Have you ever received email that looks like it’s from a real entity, only to find that it’s not? Well, then you’ve received ‘phish’ email. We thought since you all might be working electronically you might want a little education. Why? Because you may one day receive this stuff and accidentally give out your password information without knowing it. Some of these emails look like the real thing, but when you click on the link you might be taken to a website that looks legit, but check the URL (AKA Uniform Resource Locator – global address of documents and other resources on the World Wide Web).
For example I received one the other day from what I thought was Wells Fargo. When I clicked on the link, however, the URL didn’t say ‘www.wellsfargo.com’ – it said something completely different. The point is check, check, then check again. Otherwise you may be scammed.
So what’s phish?
phish [fish] – verb (used without object) – to try to obtain financial or other confidential information from Internet users, typically by sending an e-mail that looks as if it is from a legitimate organization, usually a financial institution, but contains a link to a fake Web site that replicates the real one.

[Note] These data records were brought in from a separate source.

Source: an optimization exercise on an open RTL-to-GDS flow (aim: small area, a short achievable clock period and few clock cycles per item). Production flows keep margins and buffers that such runs may drop. At most, simulation tests tie the RTL to the original design; equivalence was not proved. No functional check of the RTL was part of runs 1, 4 and 5. Power and IR drop assume default switching activity.

[design.v]
package mao_pkg;
	localparam int WindowDepth = 32;
	localparam int AddrW       = 5;
	localparam int SampleW     = 32;
	localparam int TapW        = 6;
	localparam int FactorW     = 16;
	localparam int CfgDataW    = 16;
	localparam int SumW        = SampleW + $clog2(WindowDepth);
	localparam int RemW        = 5;
	localparam int QuoW        = SampleW - 1;
	localparam logic [TapW-1:0] TapCountReset = TapW'(32);
endpackage
module mao_addsub (
	input  logic signed [mao_pkg::SumW-1:0] a,
	input  logic signed [mao_pkg::SumW-1:0] b,
	output logic signed [mao_pkg::SumW-1:0] y
);
	assign y = a + b;
endmodule
module mao_window_ram (
	input  logic                        clk,
	input  logic                        wr_en,
	input  logic                        wr_all,
	input  logic [mao_pkg::AddrW-1:0]   wr_addr,
	input  logic [mao_pkg::SampleW-1:0] wr_data,
	input  logic [mao_pkg::AddrW-1:0]   rd_addr,
	output logic [mao_pkg::SampleW-1:0] rd_data
);
	logic [mao_pkg::SampleW-1:0] mem [mao_pkg::WindowDepth];
	always_ff @(posedge clk) begin
		for (int i = 0; i < mao_pkg::WindowDepth; i++) begin
			if (wr_all || (wr_en && wr_addr == mao_pkg::AddrW'(i))) begin
				mem[i] <= wr_data;
			end
		end
	end
	assign rd_data = mem[rd_addr];
endmodule
module moving_average_oversampled (
	input  logic                                clk,
	input  logic                                arst_n,
	input  logic                                sample_valid,
	output logic                                sample_stall,
	input  logic signed [mao_pkg::SampleW-1:0]  sample,
	output logic                                result_valid,
	input  logic                                result_stall,
	output logic signed [mao_pkg::SampleW-1:0]  filtered,
	output logic                                clipped,
	input  logic                                cfg_valid,
	output logic                                cfg_ready,
	input  logic                                cfg_index,
	input  logic [mao_pkg::CfgDataW-1:0]        cfg_data
);
	localparam int SW = mao_pkg::SumW;    
	localparam int CW = SW + 5;           
	localparam int NU = 21;
	logic [5:0] tap_count_q;
	logic [5:0] fac_q;       
	logic [5:0] held_q;
	logic [5:0] tcur;
	logic [5:0] tcur_n;
	logic [5:0] cfg_fac;
	logic       cfg_taps_we;
	assign cfg_ready   = 1'b1;
	assign cfg_taps_we = cfg_valid && !cfg_index;
	assign cfg_fac = (cfg_data == '0) ? 6'd1 :
		((|cfg_data[15:6]) || (cfg_data[5:0] > 6'd33)) ? 6'd33 : cfg_data[5:0];
	assign tcur   = (tap_count_q > 6'd32) ? 6'd32 : tap_count_q;
	assign tcur_n = cfg_taps_we ? ((cfg_data[5:0] > 6'd32) ? 6'd32 : cfg_data[5:0]) : tcur;
	always_ff @(posedge clk or negedge arst_n) begin
		if (!arst_n) begin
			tap_count_q <= mao_pkg::TapCountReset;
			fac_q       <= 6'd1;
		end else if (cfg_valid) begin
			if (!cfg_index) tap_count_q <= cfg_data[5:0];
			else            fac_q       <= cfg_fac;
		end
	end
	logic        primed_q;
	logic [5:0]  teff_q;      
	logic [5:0]  p_q;         
	logic [4:0]  pe_q;        
	logic        alleq_q;     
	logic [4:0]  ra_q;        
	logic        stp_q, up_q, hlv_q;
	logic        stale_q;     
	logic        sstall_q;
	logic [5:0]  d_q;
	logic [6:0]  d3_q;
	logic        dq_ok_q;
	logic [2:0]  dc_cnt_q;
	logic [5:0]  dc_r_q;
	logic [5:0]  dc_quo_q;
	logic        f_sv_q, f_item_q, f_wr_q, f_wall_q;
	logic        f_azero_q, f_ahlv_q, f_bs_q, f_bsh_q, f_cw_q, f_neg_q;
	logic [31:0] f_s_q, f_w_q;
	logic [4:0]  f_wa_q;
	logic [CW-1:0] cs_s_q, cs_c_q;
	logic        vs_q;
	logic signed [SW-1:0] s_q;
	logic        v0_q;
	logic        or_v_q, os_v_q;
	logic [31:0] or_f_q, os_f_q;
	logic        or_c_q, os_c_q;
	logic        adv;
	logic        accept, prime_op, samp_op, step_op;
	logic [31:0] rd_data;
	assign adv          = !os_v_q;
	logic        en_f_q, en_s_q, en_r_q, en_fm_q;
	always_ff @(posedge clk or negedge arst_n) begin
		if (!arst_n) begin
			en_f_q  <= 1'b0;
			en_s_q  <= 1'b0;
			en_r_q  <= 1'b0;
			en_fm_q <= 1'b0;
		end else begin
			en_f_q  <= adv_n;
			en_s_q  <= adv_n && (adv ? (prime_op || samp_op || step_op) : f_sv_q);
			en_r_q  <= adv_n && (adv ? f_item_q : vs_q);
			en_fm_q <= adv_n && (adv ? b_v[NU-1] : b_v[NU]);
		end
	end
	assign sample_stall = sstall_q;
	assign accept       = sample_valid && !sstall_q;
	assign prime_op     = accept && !primed_q;
	assign samp_op      = accept && primed_q;
	assign step_op      = !accept && step_b;
	mao_window_ram u_ram (
		.clk     (clk),
		.wr_en   (f_wr_q),
		.wr_all  (f_wall_q),
		.wr_addr (f_wa_q),
		.wr_data (f_s_q),
		.rd_addr (ra_q),
		.rd_data (rd_data)
	);
	logic [5:0] teff_n, p_n, pe_inc;
	logic [4:0] pe_n, ra_n;
	logic       alleq_n, primed_n, stp_n, up_n, hlv_n;
	logic       teq_n;
	logic       dq_ok_n, adv_n, os_v_n, can_n;
	assign pe_inc = {1'b0, pe_q} + 6'd1;
	function automatic logic [8:0] cand(input logic [5:0] teff, input logic [4:0] pe,
		input logic alleq, input logic [5:0] tc, input logic [5:0] tcn);
		logic stp, up, hlv, teq;
		logic [4:0] ra;
		stp = (teff != tc);
		up  = teff < tc;
		hlv = alleq && !teff[0] && (teff != 6'd0) && ({1'b0, teff[5:1]} >= tc);
		teq = (teff == tcn);
		ra  = teq ? pe : (up ? teff[4:0] : 5'(teff - 6'd1));
		cand = {stp, up, hlv, teq, ra};
	endfunction
	logic [5:0] teff_a, teff_b, p_a, t_up, t_dn, t_hv;
	logic [4:0] pe_a, pe_b, pe_up, pe_dn, pe_hv;
	logic       alleq_a, dq_ok_a, dq_ok_b, step_b;
	logic [8:0] c_a, c_b, c_0, c_up, c_dn, c_hv, c_n;
	logic       can_a, can_b;
	assign step_b = adv && primed_q && stp_q && !stale_q && (hlv_q || (!f_wr_q && !f_wall_q));
	always_comb begin
		if (!primed_q) begin
			teff_a  = 6'd32;
			p_a     = p_q;
			pe_a    = p_q[5] ? 5'd0 : p_q[4:0];
			alleq_a = 1'b1;
			dq_ok_a = (fac_q == 6'd1);
		end else begin
			teff_a  = teff_q;
			p_a     = pe_inc;
			pe_a    = (pe_inc >= teff_q) ? 5'd0 : pe_inc[4:0];
			alleq_a = 1'b0;
			dq_ok_a = dq_ok_q;
		end
	end
	assign t_up  = teff_q + 6'd1;
	assign t_dn  = teff_q - 6'd1;
	assign t_hv  = {1'b0, teff_q[5:1]};
	assign pe_up = (p_q >= t_up) ? 5'd0 : p_q[4:0];
	assign pe_dn = (p_q >= t_dn) ? 5'd0 : p_q[4:0];
	assign pe_hv = (p_q >= t_hv) ? 5'd0 : p_q[4:0];
	assign c_a  = cand(teff_a, pe_a, alleq_a, tcur, tcur_n);
	assign c_0  = cand(teff_q, pe_q, alleq_q, tcur, tcur_n);
	assign c_up = cand(t_up, pe_up, alleq_q, tcur, tcur_n);
	assign c_dn = cand(t_dn, pe_dn, alleq_q, tcur, tcur_n);
	assign c_hv = cand(t_hv, pe_hv, alleq_q, tcur, tcur_n);
	always_comb begin
		teff_b  = teff_q;
		pe_b    = pe_q;
		c_b     = c_0;
		dq_ok_b = dq_ok_q || d_load;
		if (step_b) begin
			dq_ok_b = 1'b0;
			if (hlv_q) begin
				teff_b = t_hv;
				pe_b   = pe_hv;
				c_b    = c_hv;
			end else if (up_q) begin
				teff_b = t_up;
				pe_b   = pe_up;
				c_b    = c_up;
			end else begin
				teff_b = t_dn;
				pe_b   = pe_dn;
				c_b    = c_dn;
			end
		end
	end
	assign can_a = adv_n && primed_q && c_a[5] && dq_ok_a && (teff_q != 6'd1);
	assign can_b = adv_n && (!primed_q || (!step_b && c_0[5] && (dq_ok_q || d_load)));
	assign c_n   = accept ? c_a : c_b;
	assign can_n = accept ? can_a : can_b;
	assign teff_n   = accept ? teff_a : teff_b;
	assign p_n      = accept ? p_a : p_q;
	assign pe_n     = accept ? pe_a : pe_b;
	assign alleq_n  = accept ? alleq_a : alleq_q;
	assign primed_n = primed_q || accept;
	assign dq_ok_n  = accept ? dq_ok_a : dq_ok_b;
	assign stp_n    = primed_n && c_n[8];
	assign up_n     = c_n[7];
	assign hlv_n    = c_n[6];
	assign teq_n    = c_n[5];
	assign ra_n     = c_n[4:0];
	always_ff @(posedge clk or negedge arst_n) begin
		if (!arst_n) begin
			primed_q <= 1'b0;
			teff_q   <= '0;
			p_q      <= '0;
			pe_q     <= '0;
			alleq_q  <= 1'b0;
			ra_q     <= '0;
			stp_q    <= 1'b0;
			up_q     <= 1'b0;
			hlv_q    <= 1'b0;
			stale_q  <= 1'b0;
			sstall_q <= 1'b0;
		end else begin
			primed_q <= primed_n;
			teff_q   <= teff_n;
			p_q      <= p_n;
			pe_q     <= pe_n;
			alleq_q  <= alleq_n;
			ra_q     <= ra_n;
			stp_q    <= stp_n;
			up_q     <= up_n;
			hlv_q    <= hlv_n;
			stale_q  <= cfg_taps_we;
			sstall_q <= !can_n;
		end
	end
	always_ff @(posedge clk or negedge arst_n) begin
		if (!arst_n) begin
			held_q <= 6'd1;
		end else if (prime_op) begin
			held_q <= fac_q;
		end
	end
	logic [6:0] dc_t, dc_diff;
	logic       dc_ge;
	logic [5:0] dc_res;
	logic       dc_restart, d_load;
	assign dc_restart = cfg_taps_we || prime_op;
	logic       dc_fast;
	logic [5:0] dc_fast_q;
	assign dc_fast    = (held_q == 6'd1) || (held_q == 6'd2);
	assign dc_fast_q  = held_q[0] ? tcur : {1'b0, tcur[5:1]};
	assign d_load     = !dq_ok_q && (dc_fast || dc_cnt_q == 3'd6) && (teff_q == tcur) &&
		!f_item_q && !vs_q;
	assign dc_t    = {dc_r_q, tcur[3'd5 - dc_cnt_q]};
	assign dc_diff = dc_t - {1'b0, held_q};
	assign dc_ge   = !dc_diff[6];
	assign dc_res  = dc_fast ? ((dc_fast_q == '0) ? 6'd1 : dc_fast_q) :
		((dc_quo_q == '0) ? 6'd1 : dc_quo_q);
	always_ff @(posedge clk or negedge arst_n) begin
		if (!arst_n) begin
			dq_ok_q  <= 1'b0;
			dc_cnt_q <= '0;
			dc_r_q   <= '0;
			dc_quo_q <= '0;
		end else begin
			if (dc_restart) begin
				dc_cnt_q <= '0;
				dc_r_q   <= '0;
				dc_quo_q <= '0;
			end else if (dc_cnt_q != 3'd6) begin
				dc_cnt_q <= dc_cnt_q + 3'd1;
				dc_r_q   <= dc_ge ? dc_diff[5:0] : dc_t[5:0];
				dc_quo_q <= {dc_quo_q[4:0], dc_ge};
			end
			if (prime_op) begin
				dq_ok_q <= (fac_q == 6'd1);
			end else if (step_op) begin
				dq_ok_q <= 1'b0;
			end else if (d_load) begin
				dq_ok_q <= 1'b1;
			end
		end
	end
	always_ff @(posedge clk) begin
		if (prime_op) begin
			d_q   <= 6'd32;
			d3_q  <= 7'd96;
		end else if (d_load) begin
			d_q   <= dc_res;
			d3_q  <= {dc_res, 1'b0} + {1'b0, dc_res};
		end
	end
	always_ff @(posedge clk or negedge arst_n) begin
		if (!arst_n) begin
			f_sv_q   <= 1'b0;
			f_item_q <= 1'b0;
			f_wr_q   <= 1'b0;
			f_wall_q <= 1'b0;
		end else if (adv) begin
			f_sv_q   <= prime_op || samp_op || step_op;
			f_item_q <= prime_op || samp_op;
			f_wr_q   <= samp_op;
			f_wall_q <= prime_op;
		end
	end
	always_ff @(posedge clk) begin
		if (en_f_q) begin
			f_s_q     <= sample;
			f_w_q     <= rd_data;
			f_wa_q    <= pe_q;
			f_azero_q <= prime_op;
			f_ahlv_q  <= !accept && hlv_q;
			f_bs_q    <= samp_op && teff_q != 6'd0;
			f_bsh_q   <= prime_op;
			f_cw_q    <= (samp_op && teff_q != 6'd0) || (!accept && !hlv_q);
			f_neg_q   <= samp_op || !up_q;
		end
	end
	logic [CW-1:0] cs_a1, cs_a2, cs_b, cs_cc, cs_x1, cs_y1, cs_x2, cs_y2;
	assign cs_a1 = f_azero_q ? '0 : (f_ahlv_q ? {cs_s_q[CW-1], cs_s_q[CW-1:1]} : cs_s_q);
	assign cs_a2 = f_azero_q ? '0 : (f_ahlv_q ? {cs_c_q[CW-1], cs_c_q[CW-1:1]} : cs_c_q);
	assign cs_b  = f_bs_q ? CW'($signed(f_s_q)) : (f_bsh_q ? {{(CW-37){f_s_q[31]}}, f_s_q, 5'd0} : '0);
	assign cs_cc = f_cw_q ? (CW'($signed(f_w_q)) ^ {CW{f_neg_q}}) : '0;
	assign cs_x1 = cs_a1 ^ cs_a2 ^ cs_b;
	assign cs_y1 = {(cs_a1[CW-2:0] & cs_a2[CW-2:0]) | (cs_a1[CW-2:0] & cs_b[CW-2:0]) |
		(cs_a2[CW-2:0] & cs_b[CW-2:0]), f_ahlv_q & cs_s_q[0] & cs_c_q[0]};
	assign cs_x2 = cs_x1 ^ cs_y1 ^ cs_cc;
	assign cs_y2 = {(cs_x1[CW-2:0] & cs_y1[CW-2:0]) | (cs_x1[CW-2:0] & cs_cc[CW-2:0]) |
		(cs_y1[CW-2:0] & cs_cc[CW-2:0]), f_cw_q & f_neg_q};
	always_ff @(posedge clk or negedge arst_n) begin
		if (!arst_n) begin
			vs_q <= 1'b0;
			v0_q <= 1'b0;
		end else if (adv) begin
			vs_q <= f_item_q;
			v0_q <= vs_q;
		end
	end
	always_ff @(posedge clk) begin
		if (en_s_q) begin
			cs_s_q <= cs_x2;
			cs_c_q <= cs_y2;
		end
	end
	logic signed [SW-1:0] s_res;
	mao_addsub u_add (
		.a   (cs_s_q[SW-1:0]),
		.b   (cs_c_q[SW-1:0]),
		.y   (s_res)
	);
	logic [5:0] r_d_q;
	logic [6:0] r_d3_q;
	always_ff @(posedge clk) begin
		if (en_r_q) begin
			s_q    <= s_res;
			r_d_q  <= d_q;
			r_d3_q <= d3_q;
		end
	end
	logic [NU:0]       b_v, b_sg, b_sat, b_clp;
	logic [NU:0][4:0]  b_r;
	logic [NU:0][31:0] b_d;
	logic [NU:0][5:0]  b_dd;
	logic [NU:0][6:0]  b_d3;
	logic              x_sg;
	logic [35:0]       x_m;
	logic              x_eq, x_small;
	assign x_sg    = s_q[SW-1];
	assign x_m     = s_q[35:0] ^ {36{x_sg}};
	assign x_eq    = ({1'b0, x_m[35:31]} == r_d_q);
	assign x_small = (x_m[30:5] == '0) && (({1'b0, x_m[4:0]} + 6'd1) < r_d_q);
	assign b_v[0]   = v0_q;
	assign b_sg[0]  = x_sg;
	assign b_sat[0] = ({1'b0, x_m[35:31]} >= r_d_q);
	assign b_clp[0] = b_sat[0] && !(x_sg && x_eq && x_small);
	assign b_r[0]   = {1'b0, x_m[35:32]};
	assign b_d[0]   = x_m[31:0];
	assign b_dd[0]  = r_d_q;
	assign b_d3[0]  = r_d3_q;
	for (genvar u = 0; u < NU; u++) begin : g_unit
		logic [4:0]  r_o;
		logic [31:0] d_o;
		if (u == 0 || u % 2 == 1) begin : g_r4
			logic [6:0] t;
			logic [7:0] e1, e2, e3;
			logic       g1, g2, g3;
			assign t   = {b_r[u], b_d[u][31:30]};
			assign e1  = {1'b0, t} - {2'b0, b_dd[u]};
			assign e2  = {1'b0, t} - {1'b0, b_dd[u], 1'b0};
			assign e3  = {1'b0, t} - {1'b0, b_d3[u]};
			assign g1  = !e1[7];
			assign g2  = !e2[7];
			assign g3  = !e3[7];
			assign r_o = g3 ? e3[4:0] : (g2 ? e2[4:0] : (g1 ? e1[4:0] : t[4:0]));
			assign d_o = {b_d[u][29:0], g2, g3 || (g1 && !g2)};
		end else begin : g_r2
			logic [5:0] t;
			logic [6:0] e1;
			assign t   = {b_r[u], b_d[u][31]};
			assign e1  = {1'b0, t} - {1'b0, b_dd[u]};
			assign r_o = e1[6] ? t[4:0] : e1[4:0];
			assign d_o = {b_d[u][30:0], !e1[6]};
		end
		if (u % 2 == 0) begin : g_reg
			logic en_q;
			always_ff @(posedge clk or negedge arst_n) begin
				if (!arst_n) begin
					b_v[u+1] <= 1'b0;
					en_q     <= 1'b0;
				end else begin
					if (adv) b_v[u+1] <= b_v[u];
					en_q <= adv_n && (adv ? ((u == 0) ? vs_q : b_v[(u >= 2) ? u - 2 : 0]) : b_v[u]);
				end
			end
			always_ff @(posedge clk) begin
				if (en_q) begin
					b_dd[u+1]  <= b_dd[u];
					b_d3[u+1]  <= b_d3[u];
					b_sg[u+1]  <= b_sg[u];
					b_sat[u+1] <= b_sat[u];
					b_clp[u+1] <= b_clp[u];
					b_r[u+1]   <= r_o;
					b_d[u+1]   <= d_o;
				end
			end
		end else begin : g_wire
			assign b_v[u+1]   = b_v[u];
			assign b_sg[u+1]  = b_sg[u];
			assign b_sat[u+1] = b_sat[u];
			assign b_clp[u+1] = b_clp[u];
			assign b_r[u+1]   = r_o;
			assign b_d[u+1]   = d_o;
			assign b_dd[u+1]  = b_dd[u];
			assign b_d3[u+1]  = b_d3[u];
		end
	end
	logic        fm_v_q, fm_sat_q, fm_sg_q, fm_clp_q, fm_inc_q;
	logic [30:0] fm_q_q;
	always_ff @(posedge clk or negedge arst_n) begin
		if (!arst_n) begin
			fm_v_q <= 1'b0;
		end else if (adv) begin
			fm_v_q <= b_v[NU];
		end
	end
	always_ff @(posedge clk) begin
		if (en_fm_q) begin
			fm_sat_q <= b_sat[NU];
			fm_sg_q  <= b_sg[NU];
			fm_clp_q <= b_clp[NU];
			fm_inc_q <= b_sg[NU] && (({1'b0, b_r[NU]} + 6'd1) != b_dd[NU]);
			fm_q_q   <= b_d[NU][30:0] ^ {31{b_sg[NU]}};
		end
	end
	logic [31:0] fmt_f;
	logic        fmt_c;
	logic [31:0] fm_sum;
	assign fm_sum = {fm_sg_q, fm_q_q} + {31'd0, fm_inc_q};
	assign fmt_f  = fm_sat_q ? (fm_sg_q ? 32'h8000_0000 : 32'h7fff_ffff) : fm_sum;
	assign fmt_c  = fm_clp_q;
	logic take, in_v;
	assign take = or_v_q && !result_stall;
	assign in_v = adv && fm_v_q;
	always_comb begin
		os_v_n = os_v_q;
		if (os_v_q) begin
			if (take) os_v_n = 1'b0;
		end else if (or_v_q && !take && in_v) begin
			os_v_n = 1'b1;
		end
	end
	assign adv_n = !os_v_n;
	always_ff @(posedge clk or negedge arst_n) begin
		if (!arst_n) begin
			or_v_q <= 1'b0;
			os_v_q <= 1'b0;
		end else begin
			os_v_q <= os_v_n;
			if (os_v_q) begin
				if (take) or_v_q <= 1'b1;
			end else if (!or_v_q || take) begin
				or_v_q <= in_v;
			end
		end
	end
	always_ff @(posedge clk) begin
		if (os_v_q) begin
			if (take) begin
				or_f_q <= os_f_q;
				or_c_q <= os_c_q;
			end
		end else if (!or_v_q || take) begin
			or_f_q <= fmt_f;
			or_c_q <= fmt_c;
		end else begin
			os_f_q <= fmt_f;
			os_c_q <= fmt_c;
		end
	end
	assign result_valid = or_v_q;
	assign filtered     = or_f_q;
	assign clipped      = or_c_q;
endmodule
[run.sh]
#!/bin/bash
# synth_recipe.tcl (not shown) runs the flow's synth.tcl, then flattens the netlist and writes it again
# the make line also repeats each setting of config.mk as NAME=value (left out here)
make -C /OpenROAD-flow-scripts/flow DESIGN_CONFIG=/design/flow/config.mk WORK_HOME=/design/flow/orfs CLKGATE_MAP_FILE= SYNTH_SCRIPT=/design/flow/synth_recipe.tcl finish
[config.mk]
export PLATFORM = sky130hd
export DESIGN_NAME = moving_average_oversampled
export DESIGN_NICKNAME = moving_average_oversampled
export VERILOG_FILES = /design/flow/design.v
export SDC_FILE = /design/flow/constraint.sdc
export NUM_CORES = 4
export LEC_CHECK = 0
export ABC_CLOCK_PERIOD_IN_PS = 2500
export CAP_MARGIN = 20
export CORE_MARGIN = 2
export CORE_UTILIZATION = 60
export SETUP_SLACK_MARGIN = 4.5
export SLEW_MARGIN = 20
[constraint.sdc]
create_clock -name core_clock -period 8.0 [get_ports {clk}]
set_input_delay 1.6000 -clock core_clock [delete_from_list [all_inputs] [get_ports {clk}]]
set_output_delay 1.6000 -clock core_clock [all_outputs]
set_load 0.01 [all_outputs]
==> results.json, run 1 <==
{
  "ys_top_cells_by_area": "edfxtp_1 (64%), ha_1 (5.5%), fa_1 (2.9%)",
  "worst_setup_path_start_kind": "flip-flop",
  "startpoint": "b_dd[94]",
  "hold_path_class": "flip-flop to flip-flop",
  "area.sequential_um2": 59400,
  "grt_pass1_wl_mm": 357,
  "layout_common_cells": "edfxtp_1 (1,887), ha_1 (373), buf_4 (356)",
  "fin_skew_ps": 77.1,
  "final_common_cell": "edfxtp_1",
  "finalMaxSlewViolations": 0,
  "syn_to_final_growth_pct": 15.6,
  "num-fill-cells": 9878,
  "core_area_um2": 147000,
  "outcome": "finished clean",
  "tightest_slew_ps": 1090,
  "r2r-start": "b_dd[94]",
  "leakage_uw": 0.0372,
  "regToRegEndpoint": "b_r[86]",
  "synth.top_cell.area_share": 0.637,
  "die_area_um2": 151000,
  "final_hold_viol_count": 0,
  "ios": 90,
  "regToRegSetupSlack_ps": 4200,
  "fin_nets": 6978,
  "ys_ff_latch": 1997,
  "dpl.hpwl_mm": 140,
  "dp_cells": 7861,
  "peakVddDrop_mv": 0.219,
  "cts_root_buffer": "clkbuf_16",
  "synth_cell_type_count": 88,
  "critPathRequiredTime_ps": 8540,
  "die_w_um": 389,
  "cts_hold_buf": 0,
  "synth_edf_count": 1887,
  "multi_input_area_um2": 29500,
  "overflow": 0,
  "final_antenna_net_count": 0,
  "period_share": 0.476,
  "syn_area_per_cell_um2": 15.0,
  "globalplace.congestion": 0.891,
  "utilization": 0.697,
  "first_pass_iters": 6,
  "tritoncts": "built",
  "start_util": 0.603,
  "drive_above_1_share": 0.179,
  "grt_start_max_net_pins": 72,
  "cts_buffers": 199,
  "finalSetupViolations": 0,
  "synth_flop_cell": "edfxtp_1",
  "critPathCaptureType": "flip-flop",
  "reg2regPathDepth": 15,
  "synth_fp_nets": 6503,
  "clk_latency_ps": 870,
  "seq_area_frac_synth": 0.668,
  "fin_crit_ps": 3800,
  "crit_type": "flip-flop to flip-flop",
  "fin_cells": 8501,
  "vias_per_cell": 6.36,
  "worstSetupEndpoint": "b_r[86]",
  "rsz0062_at_grt": "yes",
  "rows": 141,
  "worstPathArrival_ps": 4340,
  "path_max_fanout": 3,
  "cts_buffer_depth": 3,
  "wl_per_cell_um": 29.0,
  "clkSlewWorstSetupHoldPaths_ps": 60,
  "syn_inst": 5929,
  "drt_iter0_drc": 5832,
  "antenna_found_initial": 2,
  "synth_warnings": 83,
  "grt_usage": 0.324,
  "drc": 0,
  "max_slew_margin": 0.272,
  "synth_area_um2": 88900,
  "die_h_um": 389,
  "numPortBuffers": 88,
  "max_cap_viol_count": 0,
  "htreeDepth": 4,
  "yosys.area.top_type": "edfxtp_1",
  "routed_wl_mm": 246,
  "synthArstFlopShare": 0.0491,
  "grt_pass1_vias": 52917,
  "num_vias": 54027,
  "finalSetupTns_ps": 0,
  "power_density_nw_per_um2": 289,
  "cts_sinks": 1997,
  "max_clock_freq_mhz": 263
}
==> report_power, final <==
group | internal (µW) | switching (µW)
logic | 3050 | 4790
clock network | 5040 | 4040
registers | 12300 | 502
total | 20400 | 9330
==> logic make-up (layout without fill, tap and decap cells) <==
group,after synthesis,in the layout,synth area share
buffers and inverters,518,1156,0.0222
multiplexers,293,293,0.0349
adder cells (fa/ha/maj),520,520,0.0840
AO/OA/AOI/OAI,1252,1252,0.101
XOR/XNOR,345,345,0.0344
other,1,4,0.0000422
AND/OR/NAND/NOR,1003,1004,0.0561
flip-flops,1997,1997,0.668
==> worst max-delay path, cell delays in order, from the launching register on <==
cell and delay (ps):
edfxtp_1 410, inv_1 120, ha_1 260, or2_2 310
a211oi_2 290, a21oi_4 80, mux2_4 320, mux2_4 270
mux2i_4 160, ha_1 260, a21o_1 170, a21oi_2 150
o21bai_1 100, a21oi_2 190, buf_4 160, mux2_4 290
==> flip-flops by register name (all words and copies together) (netlist names), 11 cells and up <==
signal,cells
s_q,37
b_r,55
b_d3,60
f_s_q,32
cs_s_q,42
b_v,11
f_w_q,32
fm_q_q,31
u_ram.mem,1024
b_clp,11
b_sg,11
g_unit.g_reg.en_q,11
b_sat,11
or_f_q,32
os_f_q,32
b_dd,66
b_d,341
cs_c_q,42
==> cell type report <==
class,instances,area share
Antenna cell,3,0.0000730
Clock buffer,255,0.0511
Clock inverter,110,0.0110
Inverter,315,0.0117
Multi-Input combinational cell,3415,0.287
Sequential cell,1997,0.578
Tap cell,1930,0.0235
Timing Repair Buffer,475,0.0383
Timing Repair inverter,1,0.0000730
==> metrics by stage <==
stage          power (µW)  hold slack, ps  cell area (µm²)  worst slack [ps]
2_1_floorplan       17800             400            89400              4190
4_1_cts             29600             374           102000              4150
5_1_grt             31000             384           103000              4010
3_3_place_gp        20200             401            93400              3440
6_report            29800             377           103000              4200
3_5_place_dp        20400             405            93400              3340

Wikipedia’s description is pretty good:
Phishing is a way of attempting to acquire information such as usernames, passwords, and credit card details by masquerading as a trustworthy entity in an electronic communication. Communications purporting to be from popular social web sites, auction sites, online payment processors or IT administrators are commonly used to lure the unsuspecting public. Phishing is typically carried out by e-mail spoofing or instant messaging, and it often directs users to enter details at a fake website whose look and feel are almost identical to the legitimate one. Phishing is an example of social engineering techniques used to deceive users, and exploits the poor usability of current web security technologies. Attempts to deal with the growing number of reported phishing incidents include legislation, user training, public awareness, and technical security measures.
The point of this information is to be aware, careful and protect yourselves!